Amnesty condemns Syria for disappearance of detainees

The Syrian state and allied militia have detained and abducted tens of thousands of people since 2011 in a campaign of enforced disappearances that is a crime against humanity, Amnesty International said in a report on Thursday.
 
The rights watchdog interviewed relatives of the disappeared who said they had been forced to pay bribes to middlemen with close ties to the authorities to gain information on the fate of their family members, fuelling a lucrative black market.
 
Amnesty said it had attempted to engage with the Syrian authorities on the issue of forced disappearances and was awaiting a response.
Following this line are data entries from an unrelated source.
$ cat config.mk
export PLATFORM = sky130hd
export DESIGN_NAME = two_button_click_long_press_detector
export DESIGN_NICKNAME = d
export VERILOG_FILES = /design/src/hdl/tbcd_pkg.sv /design/src/hdl/tbcd_classifier.sv /design/src/hdl/two_button_click_long_press_detector.sv
export SDC_FILE = /design/constraint.sdc
export NUM_CORES = 1
export LEC_CHECK = 0
export BUFFER_PORTS_ARGS = -buffer_cell sky130_fd_sc_hd__buf_2
export CORE_MARGIN = 1.5
export CORE_UTILIZATION = 60
export DETAILED_ROUTE_END_ITERATION = 16
export GPL_TIMING_DRIVEN = 0
export PLACE_DENSITY = 0.9
export SLEW_MARGIN = 10
export SYNTH_ARGS = -nofsm -noshare
export SYNTH_HDL_FRONTEND = slang
export SYNTH_HIERARCHICAL = 1
export SYNTH_SLANG_ARGS = --single-unit
$ cat constraint.sdc
create_clock -name i_clk -period 9.4 [get_ports i_clk]
set_input_delay 1.41 -clock i_clk [delete_from_list [all_inputs] [get_ports i_clk]]
set_output_delay 1.41 -clock i_clk [all_outputs]
set_load 0.005 [all_outputs]
===== src/hw/rtl/cbsp_pkg.sv =====
// Shared types and constants for the old binary cpio stream parser.
// No dependencies; cbsp_step, the parser top and the testbench import this package.
`default_nettype none

package cbsp_pkg;

  // Parser phases
  typedef enum logic [2:0] {
    PH_HEADER = 3'd0,
    PH_NAME   = 3'd1,
    PH_FILE   = 3'd2,
    PH_LINK   = 3'd3,
    PH_DONE   = 3'd4,
    PH_POISON = 3'd5
  } phase_t;

  // Operation codes
  localparam logic OP_BYTE    = 1'b0;
  localparam logic OP_RESTART = 1'b1;

  // Byte classes
  localparam logic [2:0] CLS_HEADER  = 3'd0;
  localparam logic [2:0] CLS_NAME    = 3'd1;
  localparam logic [2:0] CLS_CONTENT = 3'd2;
  localparam logic [2:0] CLS_LINK    = 3'd3;
  localparam logic [2:0] CLS_PAD     = 3'd4;
  localparam logic [2:0] CLS_AFTER   = 3'd5;
  localparam logic [2:0] CLS_POISON  = 3'd6;
  localparam logic [2:0] CLS_RESTART = 3'd7;

  // Entry events
  localparam logic [3:0] EV_NONE      = 4'd0;
  localparam logic [3:0] EV_BAD_MAGIC = 4'd1;
  localparam logic [3:0] EV_OPEN      = 4'd2;
  localparam logic [3:0] EV_EMPTY     = 4'd3;
  localparam logic [3:0] EV_CLOSE     = 4'd4;
  localparam logic [3:0] EV_NODE      = 4'd5;
  localparam logic [3:0] EV_DIR       = 4'd6;
  localparam logic [3:0] EV_LINK_DONE = 4'd7;
  localparam logic [3:0] EV_SKIP      = 4'd8;
  localparam logic [3:0] EV_TRAILER   = 4'd9;

  // File type nibbles (mode bits 15..12)
  localparam logic [3:0] FT_LINK = 4'o12;
  localparam logic [3:0] FT_FILE = 4'o10;
  localparam logic [3:0] FT_SOCK = 4'o14;
  localparam logic [3:0] FT_FIFO = 4'o01;
  localparam logic [3:0] FT_BLK  = 4'o06;
  localparam logic [3:0] FT_CHR  = 4'o02;
  localparam logic [3:0] FT_DIR  = 4'o04;

  // Magic words as seen with the first byte in the high half
  localparam logic [15:0] MAGIC_NATIVE  = 16'h71c7;
  localparam logic [15:0] MAGIC_SWAPPED = 16'hc771;

  // Header layout: byte position of the second byte of each kept word
  localparam logic [4:0] HDR_LAST     = 5'd25;
  localparam logic [4:0] POS_MAGIC    = 5'd1;
  localparam logic [4:0] POS_MODE     = 5'd7;
  localparam logic [4:0] POS_RDEV     = 5'd15;
  localparam logic [4:0] POS_NAMESIZE = 5'd21;
  localparam logic [4:0] POS_FSIZE_HI = 5'd23;
  localparam logic [4:0] POS_FSIZE_LO = 5'd25;

  localparam logic [3:0]  TRAILER_LEN    = 4'd10;
  localparam logic [16:0] TRAILER_PADDED = 17'd10;

  typedef struct packed {
    phase_t      phase;
    logic [31:0] count;
    logic        swap;
    logic [7:0]  pending;
    logic [15:0] mode;
    logic [15:0] rdev;
    logic [15:0] namesize;
    logic [31:0] filesize;
    logic [3:0]  tpos;
    logic        tstill;
    logic        odd_pad;
    logic        magic_ok;
  } state_t;

  typedef struct packed {
    logic [2:0] byte_class;
    logic [7:0] byte_value;
    logic [3:0] entry_event;
    logic       last;
  } result_t;

  function automatic state_t state_reset();
    state_t s;
    s          = '0;
    s.phase    = PH_HEADER;
    s.tstill   = 1'b1;
    return s;
  endfunction

  // "TRAILER!!!" followed by its terminating null
  function automatic logic [7:0] trailer_char(input logic [3:0] idx);
    logic [7:0] c;
    case (idx)
      4'd0:    c = 8'h54; // T
      4'd1:    c = 8'h52; // R
      4'd2:    c = 8'h41; // A
      4'd3:    c = 8'h49; // I
      4'd4:    c = 8'h4c; // L
      4'd5:    c = 8'h45; // E
      4'd6:    c = 8'h52; // R
      4'd7:    c = 8'h21; // !
      4'd8:    c = 8'h21;
      4'd9:    c = 8'h21;
      default: c = 8'h00;
    endcase
    return c;
  endfunction

endpackage

`default_nettype wire


===== src/hw/rtl/cbsp_if.sv =====
// Valid/ready channel interfaces for the cpio stream parser.
// Depends on nothing; payload widths are fixed by the word formats.
`default_nettype none

interface cbsp_in_if;
  logic       valid;
  logic       ready;
  logic       operation;
  logic [7:0] data_byte;

  modport source (output valid, output operation, output data_byte, input ready);
  modport sink   (input valid, input operation, input data_byte, output ready);
endinterface

interface cbsp_out_if;
  logic        valid;
  logic        ready;
  logic [2:0]  byte_class;
  logic [7:0]  byte_value;
  logic [3:0]  entry_event;
  logic [3:0]  entry_type;
  logic [15:0] entry_mode;
  logic [15:0] entry_rdev;
  logic [31:0] entry_size;
  logic [15:0] name_length;
  logic        section_last;
  logic        finished;

  modport source (output valid, output byte_class, output byte_value, output entry_event,
                  output entry_type, output entry_mode, output entry_rdev,
                  output entry_size, output name_length, output section_last,
                  output finished, input ready);
  modport sink   (input valid, input byte_class, input byte_value, input entry_event,
                  input entry_type, input entry_mode, input entry_rdev,
                  input entry_size, input name_length, input section_last,
                  input finished, output ready);
endinterface

`default_nettype wire


===== src/hw/rtl/cbsp_step.sv =====
// Per-byte parser step: next parser state and the tag for one archive word.
// Combinational; uses cbsp_pkg.
`default_nettype none

module cbsp_step (
  input  var cbsp_pkg::state_t  st,
  input  var logic              operation,
  input  var logic [7:0]        data_byte,
  output var cbsp_pkg::state_t  st_next,
  output var cbsp_pkg::result_t res
);
  import cbsp_pkg::*;

  state_t      upd;
  logic [15:0] word;
  logic [16:0] padded;
  logic        restart;
  logic        hdr_end;
  logic        name_end;
  logic        body_final;
  logic        eon_trailer;
  phase_t      eon_phase;
  logic [3:0]  eon_event;

  assign restart = (operation == OP_RESTART);
  assign word    = st.swap ? {data_byte, st.pending} : {st.pending, data_byte};
  assign padded  = (17'(st.namesize) + 17'd1) & ~17'd1;

  assign hdr_end    = (st.phase == PH_HEADER) && (st.count >= 32'(HDR_LAST));
  assign name_end   = (st.phase == PH_NAME) &&
                      ((33'(st.count) + 33'd1) >= 33'(padded));
  assign body_final = st.odd_pad ? (st.count >= st.filesize)
                                 : ((33'(st.count) + 33'd1) >= 33'(st.filesize));

  // Restart, header fields and trailer match
  always_comb begin
    upd = st;
    if (restart) begin
      upd = state_reset();
    end else begin
      case (st.phase)
        PH_HEADER: begin
          if (!st.count[0]) begin
            upd.pending = data_byte;
          end else if (st.count == 32'(POS_MAGIC)) begin
            upd.swap     = ({st.pending, data_byte} == MAGIC_SWAPPED);
            upd.magic_ok = ({st.pending, data_byte} == MAGIC_SWAPPED) ||
                           ({st.pending, data_byte} == MAGIC_NATIVE);
          end else if (st.count == 32'(POS_MODE)) begin
            upd.mode = word;
          end else if (st.count == 32'(POS_RDEV)) begin
            upd.rdev = word;
          end else if (st.count == 32'(POS_NAMESIZE)) begin
            upd.namesize = word;
          end else if (st.count == 32'(POS_FSIZE_HI)) begin
            upd.filesize[31:16] = word;
          end else if (st.count == 32'(POS_FSIZE_LO)) begin
            upd.filesize[15:0] = word;
          end
          if (hdr_end && upd.magic_ok) begin
            upd.tpos   = '0;
            upd.tstill = 1'b1;
          end
        end
        PH_NAME: begin
          if (st.tpos <= TRAILER_LEN && data_byte != trailer_char(st.tpos)) begin
            upd.tstill = 1'b0;
          end
          if (st.tpos <= TRAILER_LEN) begin
            upd.tpos = st.tpos + 4'd1;
          end
        end
        default: ;
      endcase
    end
  end

  // End of name: pick the entry event and where to go next
  always_comb begin
    eon_trailer = upd.tstill && (padded >= TRAILER_PADDED);
    eon_phase   = PH_HEADER;
    eon_event   = EV_SKIP;
    if (eon_trailer) begin
      eon_phase = PH_DONE;
      eon_event = EV_TRAILER;
    end else begin
      case (upd.mode[15:12])
        FT_LINK: begin
          eon_phase = (upd.filesize == '0) ? PH_HEADER : PH_LINK;
          eon_event = (upd.filesize == '0) ? EV_LINK_DONE : EV_NONE;
        end
        FT_FILE: begin
          eon_phase = (upd.filesize == '0) ? PH_HEADER : PH_FILE;
          eon_event = (upd.filesize == '0) ? EV_EMPTY : EV_OPEN;
        end
        FT_SOCK, FT_FIFO, FT_BLK, FT_CHR: eon_event = EV_NODE;
        FT_DIR:                           eon_event = EV_DIR;
        default:                          eon_event = EV_SKIP;
      endcase
    end
  end

  // Next phase, position and pad flag
  always_comb begin
    st_next = upd;
    if (!restart) begin
      unique case (st.phase)
        PH_HEADER: begin
          st_next.count = st.count + 32'd1;
          if (hdr_end) begin
            st_next.count = '0;
            if (!upd.magic_ok) begin
              st_next.phase = PH_POISON;
            end else if (upd.namesize == '0) begin
              st_next.phase = eon_phase;
              if (!eon_trailer) st_next.odd_pad = upd.filesize[0];
            end else begin
              st_next.phase = PH_NAME;
            end
          end
        end
        PH_NAME: begin
          st_next.count = st.count + 32'd1;
          if (name_end) begin
            st_next.count = '0;
            st_next.phase = eon_phase;
            if (!eon_trailer) st_next.odd_pad = upd.filesize[0];
          end
        end
        PH_FILE, PH_LINK: begin
          st_next.count = st.count + 32'd1;
          if (body_final) begin
            st_next.count = '0;
            st_next.phase = PH_HEADER;
          end
        end
        PH_DONE: ;
        default: st_next.phase = PH_POISON;
      endcase
    end
  end

  // Tag for this word
  always_comb begin
    res.byte_class  = CLS_POISON;
    res.byte_value  = data_byte;
    res.entry_event = EV_NONE;
    res.last        = 1'b0;
    if (restart) begin
      res.byte_class = CLS_RESTART;
      res.byte_value = '0;
    end else begin
      unique case (st.phase)
        PH_HEADER: begin
          res.byte_class = CLS_HEADER;
          if (hdr_end) begin
            res.last = 1'b1;
            if (!upd.magic_ok)             res.entry_event = EV_BAD_MAGIC;
            else if (upd.namesize == '0)   res.entry_event = eon_event;
          end
        end
        PH_NAME: begin
          res.byte_class = (st.count < 32'(st.namesize)) ? CLS_NAME : CLS_PAD;
          if (name_end) begin
            res.last        = 1'b1;
            res.entry_event = eon_event;
          end
        end
        PH_FILE, PH_LINK: begin
          if (st.count >= st.filesize)  res.byte_class = CLS_PAD;
          else if (st.phase == PH_FILE) res.byte_class = CLS_CONTENT;
          else                          res.byte_class = CLS_LINK;
          if (body_final) begin
            res.last        = 1'b1;
            res.entry_event = (st.phase == PH_FILE) ? EV_CLOSE : EV_LINK_DONE;
          end
        end
        PH_DONE: res.byte_class = CLS_AFTER;
        default: res.byte_class = CLS_POISON;
      endcase
    end
  end

endmodule

`default_nettype wire


===== src/hw/rtl/cpio_binary_stream_parser.sv =====
// Old binary cpio stream parser: tags each archive word (one byte) as header,
// name, content, symlink target, pad, after-trailer, poison or restart and
// reports entry events at the end of a header, a name or a content section,
// with the mode, rdev, size and name length of the current header. A restart
// word (operation = 1) returns the parser to the start of a new header. The
// block takes one word per clock while the sink takes results and gives one
// result per word: the accepting edge loads the input register, and the parser
// state update runs from it into the result register. A result held by the sink
// stalls the input. The throughput is set by the state update, which closes on
// itself every byte. Uses cbsp_pkg, cbsp_if and cbsp_step.
`default_nettype none

module cpio_binary_stream_parser (
  input var logic    clk,
  input var logic    rst,
  cbsp_in_if.sink    stream,
  cbsp_out_if.source result
);
  import cbsp_pkg::*;

  // Input register
  logic       s1_valid;
  logic       s1_op;
  logic [7:0] s1_byte;

  // Parser state and result register
  state_t      st;
  state_t      st_next;
  result_t     res;
  logic        o_valid;
  result_t     o_res;
  logic [15:0] o_mode;
  logic [15:0] o_rdev;
  logic [31:0] o_size;
  logic [15:0] o_nsize;
  logic        o_finished;

  logic out_take;

  assign out_take     = !o_valid || result.ready;
  assign stream.ready = !s1_valid || out_take;

  cbsp_step u_step (
    .st        (st),
    .operation (s1_op),
    .data_byte (s1_byte),
    .st_next   (st_next),
    .res       (res)
  );

  always_ff @(posedge clk) begin
    if (rst) begin
      s1_valid <= 1'b0;
      o_valid  <= 1'b0;
      st       <= state_reset();
    end else begin
      if (stream.ready) s1_valid <= stream.valid;
      if (out_take) begin
        o_valid <= s1_valid;
        if (s1_valid) st <= st_next;
      end
    end
  end

  always_ff @(posedge clk) begin
    if (stream.ready) begin
      s1_op   <= stream.operation;
      s1_byte <= stream.data_byte;
    end
    if (out_take && s1_valid) begin
      o_res      <= res;
      o_mode     <= st_next.mode;
      o_rdev     <= st_next.rdev;
      o_size     <= st_next.filesize;
      o_nsize    <= st_next.namesize;
      o_finished <= (st_next.phase == PH_DONE);
    end
  end

  assign result.valid        = o_valid;
  assign result.byte_class   = o_res.byte_class;
  assign result.byte_value   = o_res.byte_value;
  assign result.entry_event  = o_res.entry_event;
  assign result.section_last = o_res.last;
  assign result.entry_type   = o_mode[15:12];
  assign result.entry_mode   = o_mode;
  assign result.entry_rdev   = o_rdev;
  assign result.entry_size   = o_size;
  assign result.name_length  = o_nsize;
  assign result.finished     = o_finished;

`ifndef ASSERT_OFF
  // Events only ever fire on the closing word of a section
  a_event_on_last: assert property (@(posedge clk) disable iff (rst)
    o_valid && o_res.entry_event != EV_NONE |-> o_res.last)
    else $error("entry event without section end");

  // Finished is reached only through the trailer or while already past it
  a_finished_src: assert property (@(posedge clk) disable iff (rst)
    o_valid && o_finished |->
      o_res.entry_event == EV_TRAILER || o_res.byte_class == CLS_AFTER)
    else $error("finished without trailer");

  // Bad magic leaves the parser poisoned
  a_bad_magic_poison: assert property (@(posedge clk) disable iff (rst)
    o_valid && o_res.entry_event == EV_BAD_MAGIC |-> st.phase == PH_POISON)
    else $error("bad magic did not poison parser");

  // Restart clears the header fields
  a_restart_clear: assert property (@(posedge clk) disable iff (rst)
    o_valid && o_res.byte_class == CLS_RESTART |->
      o_mode == '0 && o_size == '0 && !o_finished && o_res.entry_event == EV_NONE)
    else $error("restart left header state");

  // Header position stays inside the 26-byte header
  a_hdr_count: assert property (@(posedge clk) disable iff (rst)
    st.phase == PH_HEADER |-> st.count <= 32'(HDR_LAST))
    else $error("header position overrun");
`endif

endmodule

`default_nettype wire


===== src/flat_wrapper.sv =====
// flat-port wrapper written by rule: the top's interface ports become plain ports
module cpio_binary_stream_parser_flat import cbsp_pkg::*;
  (clk, rst, stream_valid, stream_operation, stream_data_byte, stream_ready, result_valid, result_byte_class, result_byte_value, result_entry_event, result_entry_type, result_entry_mode, result_entry_rdev, result_entry_size, result_name_length, result_section_last, result_finished, result_ready);
  cbsp_in_if stream_i ();
  cbsp_out_if result_i ();
  input var logic clk;
  input var logic rst;
  input wire logic [$bits(stream_i.valid)-1:0] stream_valid;
  input wire logic [$bits(stream_i.operation)-1:0] stream_operation;
  input wire logic [$bits(stream_i.data_byte)-1:0] stream_data_byte;
  output wire logic [$bits(stream_i.ready)-1:0] stream_ready;
  output wire logic [$bits(result_i.valid)-1:0] result_valid;
  output wire logic [$bits(result_i.byte_class)-1:0] result_byte_class;
  output wire logic [$bits(result_i.byte_value)-1:0] result_byte_value;
  output wire logic [$bits(result_i.entry_event)-1:0] result_entry_event;
  output wire logic [$bits(result_i.entry_type)-1:0] result_entry_type;
  output wire logic [$bits(result_i.entry_mode)-1:0] result_entry_mode;
  output wire logic [$bits(result_i.entry_rdev)-1:0] result_entry_rdev;
  output wire logic [$bits(result_i.entry_size)-1:0] result_entry_size;
  output wire logic [$bits(result_i.name_length)-1:0] result_name_length;
  output wire logic [$bits(result_i.section_last)-1:0] result_section_last;
  output wire logic [$bits(result_i.finished)-1:0] result_finished;
  input wire logic [$bits(result_i.ready)-1:0] result_ready;
  assign stream_i.valid = stream_valid;
  assign stream_i.operation = stream_operation;
  assign stream_i.data_byte = stream_data_byte;
  assign stream_ready = stream_i.ready;
  assign result_valid = result_i.valid;
  assign result_byte_class = result_i.byte_class;
  assign result_byte_value = result_i.byte_value;
  assign result_entry_event = result_i.entry_event;
  assign result_entry_type = result_i.entry_type;
  assign result_entry_mode = result_i.entry_mode;
  assign result_entry_rdev = result_i.entry_rdev;
  assign result_entry_size = result_i.entry_size;
  assign result_name_length = result_i.name_length;
  assign result_section_last = result_i.section_last;
  assign result_finished = result_i.finished;
  assign result_i.ready = result_ready;
  cpio_binary_stream_parser u_core (.clk(clk), .rst(rst), .stream(stream_i), .result(result_i));
endmodule

===== config.mk =====
export PLATFORM = sky130hd
export DESIGN_NAME = cpio_binary_stream_parser_flat
export DESIGN_NICKNAME = d
export VERILOG_FILES = /design/src/hw/rtl/cbsp_pkg.sv /design/src/hw/rtl/cbsp_if.sv /design/src/hw/rtl/cbsp_step.sv /design/src/hw/rtl/cpio_binary_stream_parser.sv /design/src/flat_wrapper.sv
export SDC_FILE = /design/constraint.sdc
export NUM_CORES = 1
export LEC_CHECK = 0
export ABC_AREA = 0
export BUFFER_PORTS_ARGS = -buffer_cell sky130_fd_sc_hd__buf_2
export CAP_MARGIN = 20
export CORE_UTILIZATION = 50
export CTS_CLUSTER_DIAMETER = 60
export DETAILED_ROUTE_END_ITERATION = 10
export MAX_ROUTING_LAYER = met4
export PLACE_DENSITY_LB_ADDON = 0.15
export SKIP_LAST_GASP = 1
export SYNTH_ARGS = -nofsm -noshare
export SYNTH_HDL_FRONTEND = slang
export SYNTH_HIERARCHICAL = 1
export SYNTH_SLANG_ARGS = --single-unit

===== constraint.sdc =====
create_clock -name clk -period 4.15 [get_ports clk]
set_input_delay 0.83 -clock clk [delete_from_list [all_inputs] [get_ports clk]]
set_output_delay 0.83 -clock clk [all_outputs]
set_load 0.05 [all_outputs]

# --- Yosys cells after proc, flatten, opt, wreduce, memory -nomap -nowiden ---
# Memories as Yosys holds them, arrays and structs flattened. A register that Yosys moved wholly into a read port is not among the register bits.
# Index checks and enable logic that the tools add are counted.
totals:
  register_bits: 239
  latchBits: 0
  ram_bits: 0
  rom_bits: 112
  input_bits: 13
  out_inout_bits: 103
  word_cells: 153
  mem_count: 1
memory_table:
  columns: ["name", "depth", "width", "rd", "rd_ports_with_merged_regs", "write_ports", "line", "rtl"]
  rows:
  - ["(name not given)", 16, 7, 1, 1, 0, "cbsp_pkg.sv:101", "case (idx)"]
op_classes:
  n_addsub: 4
  mul: 0
  n_div: 0
  magnitude_cmp: 7
  n_eq_ne: 24
  shift: 0
  n_mux: 68
  n_bitwise: 0
  reduce_logical: 24
op_table:
  columns: ["op", "n"]
  rows:
  - ["$mux 35", 5]
  - ["$mux 80", 2]
  - ["$mux 16", 7]
  - ["$eq 32x5->1 const B", 3]
  - ["$pmux 32 s3", 1]
  - ["$mux 94", 1]
  - ["$mux 89", 1]
  - ["$mux 64", 1]
  - ["$mux 48", 1]
  - ["$add 32x1->33 const B", 1]
  - ["$ge 33x17->1", 1]
  - ["$ge 33x32->1", 1]
  - ["$add 32x1->32 const B", 1]
  - ["$eq 32x1->1 const B", 1]
  - ["$eq 32x3->1 const B", 1]
  - ["$eq 32x4->1 const B", 1]
  - ["$ge 32x32->1", 1]
  - ["$ge 32x5->1 const B", 1]
  - ["$logic_not 32->1", 1]
  - ["$lt 32x16->1", 1]
  - ["$mux 32", 1]
  - ["$mux 4", 7]
  - ["$mux 8", 3]
  - ["$pmux 3 s4", 2]
  - ["other kinds (37)", 81]

# --- Longest topological paths before layout ---
# Gate-level depths: netlist (run 1).
depth:
  depth_word: 20
  mapped_depth: 21
  mapped_depth_nobuf: 19

# --- Hierarchy ---
# Netlist (run 1), hierarchy kept.
by_module_without_submodules:
  columns: ["module", "n_inst", "cells_per_inst", "area_each_um2", "seq_area_each_um2"]
  rows:
  - ["cpio_binary_stream_parser", 1, 688, 9161.3, 5845.6]
  - ["cbsp_step", 1, 1149, 7377.1, 0.0]

# --- Worst setup path after synthesis (run 1) ---
# No wires, ideal clock.
synth_path:
  path_kind: "reg-to-reg"
  from: "register, netlist name u_core/st[97]"
  to: "register, netlist name u_core/st[116]"
  setup_ns: 0.077
  t_arrival_ns: 4.297
  t_required_ns: 4.073
  slack_ns: -0.224
  stages_incl_launch_ff: 21
  path_cell_list: "dfxtp_1 > ha_1 > and2_1 > buf_2 > nand4_1 > or3_1 > buf_2 > or3_1 > nand2_1 > ha_1 > o21a_1 > o21ai_0 > a21oi_1 > or4_1 > o41ai_1 > a211oi_2 > buf_4 > o31ai_1 > a22o_1 > nand2b_1 > mux2i_1"

==> results of run 1 <==
-- synth_stat cells, types with 31 or more instances --
cell / number
ha_1: 105
inv_1: 65
clkbuf_1: 84
dfxtp_1: 133
a21oi_1: 96
nand2_1: 138
edfxtp_1: 106
mux2i_1: 150
a211oi_1: 51
nand3_1: 38
nand2b_1: 277
nor2_1: 133
nor4_1: 31
nand4_1: 41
The Syrian government has regularly dismissed reports accusing the state of human rights abuses.
 
"The enforced disappearances carried out since 2011 by the Syrian government were perpetrated as part of an organised attack against the civilian population that has been widespread, as well as systematic," Amnesty said.
 
It described such acts as crimes against humanity and called on Damascus to allow access to international monitors from the United Nations-mandated Independent International Commission of Inquiry for Syria to seek information on detainees.
 
Syria's uprising started in 2011 with protests against President Bashar al-Assad and has descended into a civil war drawing in foreign states that pits a range of insurgent groups against government forces and allied militia.
 
More than 65,000 people, most of them civilians, were forcibly disappeared between March 2011 and August 2015 and remain missing, Amnesty said, citing figures from the Syrian Network for Human Rights, a Syria-based monitoring group.
 
Detainees were squeezed into overcrowded, dirty cells where disease was rampant and medical treatment unavailable, Amnesty said, saying those imprisoned suffered torture, through methods such as electric shocks, whipping, suspension, burning and rape.
 
"People would die and then be replaced," said Salam Othman, who was forcibly disappeared from 2011 to 2014.
 
"I did not leave the cell for the whole three years, not once … Many people became hysterical and lost their minds," he was quoted as saying in the report.
 
Fearing what could happen to them if they make an official enquiry to the government, relatives are forced to go to middlemen to seek details on detainees, such as their location or whether they are alive, Amnesty said.
 
Such bribes range from hundreds to tens of thousands of dollars, with some families driven to sell their homes to come up with the sums demanded.
 
"State officials are profiting from enforced disappearances in Syria, and given how widespread and common these bribes are, the state must either be expressly or implicitly condoning this practice," said Nicolette Boehland, the author of the report, which only covered detentions by the state.
 
Amnesty said it will issue a report focused on detention-related abuses committed by non-state armed groups in the coming months.